What you should do.
The records that follow must all be duplicated exactly.

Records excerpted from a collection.
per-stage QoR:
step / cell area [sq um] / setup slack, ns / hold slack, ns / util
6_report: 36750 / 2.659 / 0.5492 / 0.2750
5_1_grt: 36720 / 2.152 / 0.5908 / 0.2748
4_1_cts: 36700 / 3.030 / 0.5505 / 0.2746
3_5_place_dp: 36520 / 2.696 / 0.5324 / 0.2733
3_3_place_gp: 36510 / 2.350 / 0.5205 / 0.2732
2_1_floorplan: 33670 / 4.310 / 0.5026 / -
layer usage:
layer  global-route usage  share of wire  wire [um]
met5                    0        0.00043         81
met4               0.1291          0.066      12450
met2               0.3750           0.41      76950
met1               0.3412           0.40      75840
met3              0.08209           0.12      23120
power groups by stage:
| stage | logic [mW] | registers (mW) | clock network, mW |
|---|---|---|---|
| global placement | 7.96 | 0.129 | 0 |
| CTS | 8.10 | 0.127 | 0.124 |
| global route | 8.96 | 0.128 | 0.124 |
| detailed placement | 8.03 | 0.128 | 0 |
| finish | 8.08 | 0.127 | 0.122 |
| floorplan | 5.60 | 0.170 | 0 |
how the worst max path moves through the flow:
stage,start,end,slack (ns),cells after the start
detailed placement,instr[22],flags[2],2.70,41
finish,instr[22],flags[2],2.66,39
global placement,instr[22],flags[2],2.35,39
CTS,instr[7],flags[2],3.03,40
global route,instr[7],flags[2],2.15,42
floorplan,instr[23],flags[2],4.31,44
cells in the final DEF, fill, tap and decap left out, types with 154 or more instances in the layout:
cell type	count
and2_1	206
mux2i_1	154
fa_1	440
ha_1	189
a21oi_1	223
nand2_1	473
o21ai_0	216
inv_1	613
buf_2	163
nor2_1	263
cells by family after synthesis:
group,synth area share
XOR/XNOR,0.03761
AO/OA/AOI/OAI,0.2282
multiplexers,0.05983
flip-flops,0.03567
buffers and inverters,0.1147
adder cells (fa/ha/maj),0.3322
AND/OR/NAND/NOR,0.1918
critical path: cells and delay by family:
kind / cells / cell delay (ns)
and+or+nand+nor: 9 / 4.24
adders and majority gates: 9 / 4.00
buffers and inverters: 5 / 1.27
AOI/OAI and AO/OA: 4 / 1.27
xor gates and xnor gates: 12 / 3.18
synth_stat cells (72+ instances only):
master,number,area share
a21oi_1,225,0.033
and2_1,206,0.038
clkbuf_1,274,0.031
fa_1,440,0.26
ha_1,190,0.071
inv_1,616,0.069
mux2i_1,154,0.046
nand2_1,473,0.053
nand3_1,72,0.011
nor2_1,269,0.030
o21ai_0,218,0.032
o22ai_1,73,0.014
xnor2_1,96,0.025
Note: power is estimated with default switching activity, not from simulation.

Result below.
per-stage QoR:
step / cell area [sq um] / setup slack, ns / hold slack, ns / util
6_report: 36750 / 2.659 / 0.5492 / 0.2750
5_1_grt: 36720 / 2.152 / 0.5908 / 0.2748
4_1_cts: 36700 / 3.030 / 0.5505 / 0.2746
3_5_place_dp: 36520 / 2.696 / 0.5324 / 0.2733
3_3_place_gp: 36510 / 2.350 / 0.5205 / 0.2732
2_1_floorplan: 33670 / 4.310 / 0.5026 / -
layer usage:
layer  global-route usage  share of wire  wire [um]
met5                    0        0.00043         81
met4               0.1291          0.066      12450
met2               0.3750           0.41      76950
met1               0.3412           0.40      75840
met3              0.08209           0.12      23120
power groups by stage:
| stage | logic [mW] | registers (mW) | clock network, mW |
|---|---|---|---|
| global placement | 7.96 | 0.129 | 0 |
| CTS | 8.10 | 0.127 | 0.124 |
| global route | 8.96 | 0.128 | 0.124 |
| detailed placement | 8.03 | 0.128 | 0 |
| finish | 8.08 | 0.127 | 0.122 |
| floorplan | 5.60 | 0.170 | 0 |
how the worst max path moves through the flow:
stage,start,end,slack (ns),cells after the start
detailed placement,instr[22],flags[2],2.70,41
finish,instr[22],flags[2],2.66,39
global placement,instr[22],flags[2],2.35,39
CTS,instr[7],flags[2],3.03,40
global route,instr[7],flags[2],2.15,42
floorplan,instr[23],flags[2],4.31,44
cells in the final DEF, fill, tap and decap left out, types with 154 or more instances in the layout:
cell type	count
and2_1	206
mux2i_1	154
fa_1	440
ha_1	189
a21oi_1	223
nand2_1	473
o21ai_0	216
inv_1	613
buf_2	163
nor2_1	263
cells by family after synthesis:
group,synth area share
XOR/XNOR,0.03761
AO/OA/AOI/OAI,0.2282
multiplexers,0.05983
flip-flops,0.03567
buffers and inverters,0.1147
adder cells (fa/ha/maj),0.3322
AND/OR/NAND/NOR,0.1918
critical path: cells and delay by family:
kind / cells / cell delay (ns)
and+or+nand+nor: 9 / 4.24
adders and majority gates: 9 / 4.00
buffers and inverters: 5 / 1.27
AOI/OAI and AO/OA: 4 / 1.27
xor gates and xnor gates: 12 / 3.18
synth_stat cells (72+ instances only):
master,number,area share
a21oi_1,225,0.033
and2_1,206,0.038
clkbuf_1,274,0.031
fa_1,440,0.26
ha_1,190,0.071
inv_1,616,0.069
mux2i_1,154,0.046
nand2_1,473,0.053
nand3_1,72,0.011
nor2_1,269,0.030
o21ai_0,218,0.032
o22ai_1,73,0.014
xnor2_1,96,0.025
Note: power is estimated with default switching activity, not from simulation.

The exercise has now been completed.